Rui Sinel de Cordes sabe bem do que se está a falar. Tal como Jel, já foi agredido na rua, já recebeu ameaças de morte por causa de "Preto no Branco", o seu programa de humor na SIC Radical. Fátima, estrangeiros, góticos, mulheres vítimas de violência doméstica, cancro, cadeiras de rodas, vale tudo. "Não existem limites no humor. O limite é se tem piada ou não." Filipe Homem Fonseca, Jel e os três autores de "Bruno Aleixo" (SIC Radical) concordam. Pedro Santo, João Moreira e João Pombeiro classificam o trabalho de Baron Cohen como "um Apanhado evoluído, 2000, 2.0, redux". E como não costumam navegar as áreas dos temas sensíveis, apenas acham que "a riqueza do humor não tem muito a ver com pôr ou não o dedo na ferida. Há bom e mau humor que põe o dedo na ferida e o mesmo se aplica ao que não põe o dedo na ferida. Pôr o dedo é uma opção".
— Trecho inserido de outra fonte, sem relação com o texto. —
$ cat src/rtl/mem_arb_pkg.sv
// rtl/mem_arb_pkg.sv - shared state encoding and master ids for the memory arbiter
package mem_arb_pkg;

    typedef enum logic [1:0] {
        IDLE     = 2'd0,
        WAIT_IFU = 2'd1,
        WAIT_LSU = 2'd2,
        RESP     = 2'd3
    } state_e;

    localparam logic MST_IFU = 1'b0;
    localparam logic MST_LSU = 1'b1;

    // On contention the master that was not granted last wins.
    function automatic logic rr_pick(input logic ifu_req, input logic lsu_req, input logic last_gnt);
        if (ifu_req && lsu_req) begin
            return (last_gnt == MST_LSU) ? MST_IFU : MST_LSU;
        end
        return lsu_req ? MST_LSU : MST_IFU;
    endfunction

endpackage
==> src/rtl/data_mem_arbiter.sv <==
// data_mem_arbiter: shares the single-port data RAM between the cpu
// data port and one external master, with a bounded-wait forced grant.
module data_mem_arbiter #(
    parameter int ADDR_WIDTH = 15,
    parameter int DATA_WIDTH = 16,
    parameter int MAX_WAIT   = 4
) (
    input  logic                  clk,
    input  logic                  resetN,
    input  logic                  cpu_read_m,
    input  logic                  cpu_write_m,
    input  logic [ADDR_WIDTH-1:0] cpu_addr,
    input  logic [DATA_WIDTH-1:0] cpu_out_m,
    output logic [DATA_WIDTH-1:0] cpu_in_m,
    output logic                  cpu_stall,
    input  logic                  ext_req,
    input  logic                  ext_we,
    input  logic [ADDR_WIDTH-1:0] ext_addr,
    input  logic [DATA_WIDTH-1:0] ext_wdata,
    output logic                  ext_gnt,
    output logic                  ext_rvalid,
    output logic [DATA_WIDTH-1:0] ext_rdata,
    output logic [ADDR_WIDTH-1:0] ram_addr,
    output logic                  ram_we,
    output logic [DATA_WIDTH-1:0] ram_wdata,
    input  logic [DATA_WIDTH-1:0] ram_rdata
);

    localparam logic [0:0] IDLE   = 1'b0;
    localparam logic [0:0] CPU_RD = 1'b1;

    localparam int CW = $clog2(MAX_WAIT + 1);
    localparam logic [CW-1:0] WAIT_MAX = CW'(MAX_WAIT);

    logic [0:0]    state_q;
    logic [0:0]    state_d;
    logic [CW-1:0] wait_cnt_q;
    logic [CW-1:0] wait_cnt_d;
    logic          ext_rvalid_q;
    logic          ext_rvalid_d;

    logic          forced;
    logic          gnt_raw;
    logic          we_raw;

    // The external master wins outright once it has waited MAX_WAIT cycles.
    assign forced = (state_q == IDLE) && ext_req && (wait_cnt_q == WAIT_MAX);

    // Stall never looks at cpu_write_m: the cpu gates its write with stall.
    assign cpu_stall = forced || ((state_q == IDLE) && cpu_read_m);

    // Read data goes straight to both masters; each knows when it is valid.
    assign cpu_in_m   = ram_rdata;
    assign ext_rdata  = ram_rdata;
    assign ext_rvalid = ext_rvalid_q;

    // Grants and writes are blocked for as long as reset is held.
    assign ext_gnt = gnt_raw & resetN;
    assign ram_we  = we_raw & resetN;

    // Slot ownership: picks who drives the RAM this cycle and the next state.
    always_comb begin
        state_d   = state_q;
        ram_addr  = cpu_addr;
        ram_wdata = cpu_out_m;
        we_raw    = 1'b0;
        gnt_raw   = 1'b0;
        case (state_q)
            IDLE: begin
                if (forced) begin
                    gnt_raw   = 1'b1;
                    ram_addr  = ext_addr;
                    ram_wdata = ext_wdata;
                    we_raw    = ext_we;
                end else if (cpu_read_m) begin
                    state_d = CPU_RD;
                end else if (cpu_write_m) begin
                    we_raw = 1'b1;
                end else if (ext_req) begin
                    gnt_raw   = 1'b1;
                    ram_addr  = ext_addr;
                    ram_wdata = ext_wdata;
                    we_raw    = ext_we;
                end
            end
            CPU_RD: begin
                state_d = IDLE;
                if (cpu_write_m) begin
                    we_raw = 1'b1;
                end else if (ext_req) begin
                    gnt_raw   = 1'b1;
                    ram_addr  = ext_addr;
                    ram_wdata = ext_wdata;
                    we_raw    = ext_we;
                end
            end
            default: begin
                state_d = IDLE;
            end
        endcase
    end

    // Wait counter saturates so a forced grant stays armed while deferred.
    always_comb begin
        wait_cnt_d = wait_cnt_q;
        if (!ext_req || ext_gnt) begin
            wait_cnt_d = '0;
        end else if (wait_cnt_q != WAIT_MAX) begin
            wait_cnt_d = wait_cnt_q + CW'(1);
        end
        ext_rvalid_d = ext_gnt && !ext_we;
    end

    // State, wait counter and external read-valid registers.
    always_ff @(posedge clk or negedge resetN) begin
        if (!resetN) begin
            state_q      <= IDLE;
            wait_cnt_q   <= '0;
            ext_rvalid_q <= 1'b0;
        end else begin
            state_q      <= state_d;
            wait_cnt_q   <= wait_cnt_d;
            ext_rvalid_q <= ext_rvalid_d;
        end
    end

endmodule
Já Rui Sinel de Cordes é fervoroso adepto do humor das partes onde o sol não brilha. "Faço humor negro porque gosto. E se gosto existem mais pessoas que gostam". Ao pensar em Sacha Baron Cohen, lembra-se da comédia de Bill Hicks e George Carlin - que desafiaram limites humorísticos e culturais há duas, três décadas. "Nos EUA fazia falta um humorista que voltasse a desafiar o sistema. Sacha Baron Cohen é capaz de ser o humorista que conseguiu, nos últimos 20 anos, seguir o trabalho deles".

São tempos bons para a comédia, assegura-nos Thompson. "Especialmente agora, neste ambiente em que há tantos programas, filmes e séries televisivas que apostam nesse género de temas não-acredito-que-eles-fizeram-isto. Na Comedy Central, o 'South Park' fá-lo todas as semanas e mesmo nos generalistas, temos o 'Family Guy' e afins. No breve período desde que 'Borat' se estreou, estranhamente, a noção de comédia escandalosa e excessiva tornou-se praticamente ortodoxa". Como as comédias de Judd Apatow ("Virgem aos 40 anos", "Um Azar do Caraças") têm comprovado, professor Thompson? "Sim, são um exemplo de quão 'mainstream' isto se está a tornar."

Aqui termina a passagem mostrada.